Okuda, por sua vez, tem um trabalho mais espinhoso, tendo em vista que seu Watanabe é um líder no melhor estilo “Reverendo Jim Jones”, capaz de levar seus liderados a fazerem o que ele quiser. O ator cumpre muito bem seu papel, embora este acabe se tornando menos interessante com no terço final da projeção, graças a um ponto de virada maniqueísta presente no roteiro que enfraquece o ex-militar.

Ainda temos a pequena estreante Celine Fukumoto como Akemi. Mesmo sendo graciosa e mostrando a inocência que exige a personagem, Fukumoto não se sai tão bem nos momentos mais dramáticos, que exigem mais da jovem atriz. Eduardo Moscovis faz uma participação especial como o sub-delegado que tenta manter a ordem nesta comunidade brasileira formada essencialmente por japoneses. Ele possui algumas nuances interessantes, como se entregar ao preconceito em um momento de especial frustração e, ao mesmo tempo, respeitar a cultura daquelas pessoas, mas acaba sendo mal aproveitado, passando por incompetente durante boa parte do filme.

A ótima recriação de uma cidadezinha agrícola da primeira metade do século XX mostra o belo trabalho de direção de arte por parte de Amorim e sua equipe. No entanto, a fita possui alguns pequenos problemas técnicos que se acumulam no decorrer da projeção e chegam sim a incomodar.

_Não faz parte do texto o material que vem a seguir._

What follows belongs to an exercise in optimizing a design on an open flow for small area, a short achievable clock period and few clock cycles per item; a production flow would make more cautious choices.
Where RTL was checked, it was by simulation tests only, not by an equivalence proof against the original.
The RTL of runs 5 and 6 was laid out without a check of its function.
Power is estimated from default activity; no workload was simulated.

`design/flow/constraint.sdc`:
```
create_clock -name core_clock -period 5.5 [get_ports {clk}]
set_input_delay 1.1000 -clock core_clock [delete_from_list [all_inputs] [get_ports {clk}]]
set_output_delay 1.1000 -clock core_clock [all_outputs]
set_load 0.01 [all_outputs]
```
`design/flow/run.sh`:
```
#!/bin/bash
# synth_recipe.tcl (not shown) runs the flow's synth.tcl, then flattens the netlist and writes it again
# the make line also repeats each setting of config.mk as NAME=value (left out here)
make -C /OpenROAD-flow-scripts/flow DESIGN_CONFIG=/design/flow/config.mk WORK_HOME=/design/flow/orfs CLKGATE_MAP_FILE= SYNTH_SCRIPT=/design/flow/synth_recipe.tcl finish
```
`design/flow/config.mk`:
```
export PLATFORM = sky130hd
export DESIGN_NAME = matrixTpu
export DESIGN_NICKNAME = matrixTpu
export VERILOG_FILES = /design/flow/design.v
export SDC_FILE = /design/flow/constraint.sdc
export NUM_CORES = 4
export LEC_CHECK = 0
export ABC_AREA = 1
export ABC_CLOCK_PERIOD_IN_PS = 2200
export CAP_MARGIN = 20
export CORE_MARGIN = 2
export CORE_UTILIZATION = 40
export CTS_CLUSTER_DIAMETER = 100
export CTS_CLUSTER_SIZE = 30
export SETUP_SLACK_MARGIN = 3.1
export SLEW_MARGIN = 20
```
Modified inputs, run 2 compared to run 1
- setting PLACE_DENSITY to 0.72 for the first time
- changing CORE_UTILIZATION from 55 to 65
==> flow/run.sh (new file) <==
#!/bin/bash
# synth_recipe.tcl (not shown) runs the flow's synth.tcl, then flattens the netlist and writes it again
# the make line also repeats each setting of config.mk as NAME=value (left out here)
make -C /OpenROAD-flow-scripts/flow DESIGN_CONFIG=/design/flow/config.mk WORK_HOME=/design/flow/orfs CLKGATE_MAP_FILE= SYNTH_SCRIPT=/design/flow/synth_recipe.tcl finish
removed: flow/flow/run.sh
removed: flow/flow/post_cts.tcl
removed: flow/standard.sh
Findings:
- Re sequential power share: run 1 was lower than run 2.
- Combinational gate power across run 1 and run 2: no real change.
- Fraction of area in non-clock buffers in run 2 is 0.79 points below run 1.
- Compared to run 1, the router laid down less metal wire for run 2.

A narrativa é menos fluida do que deveria, pois não possui uma âncora, com seu foco flutuando de maneira um tanto quanto desajeitada entre  Takahashi, Miyuki e Akemi.  Amorim ainda propõe uma metáfora visual, com uma visão distorcida lembrando a câmera antiga do protagonista, com esta figura de linguagem jamais alcançando todo o seu potencial nem sendo bem encaixada no decorrer da trama (ao contrário do que acontecia nos delírios musicais em “Um Homem Bom”).

Esses tropeços acabam prejudicando a montagem da película, bem como atrapalhando um pouco o desenlace da mesma. No entanto, a força da história de decadência humana retratada na tela e o bom desempenho do elenco compensam os supracitados problemas, resultando em um bom filme, embora um tanto falho, funcionando como uma ótima sessão dupla com o seu irmão mais velho.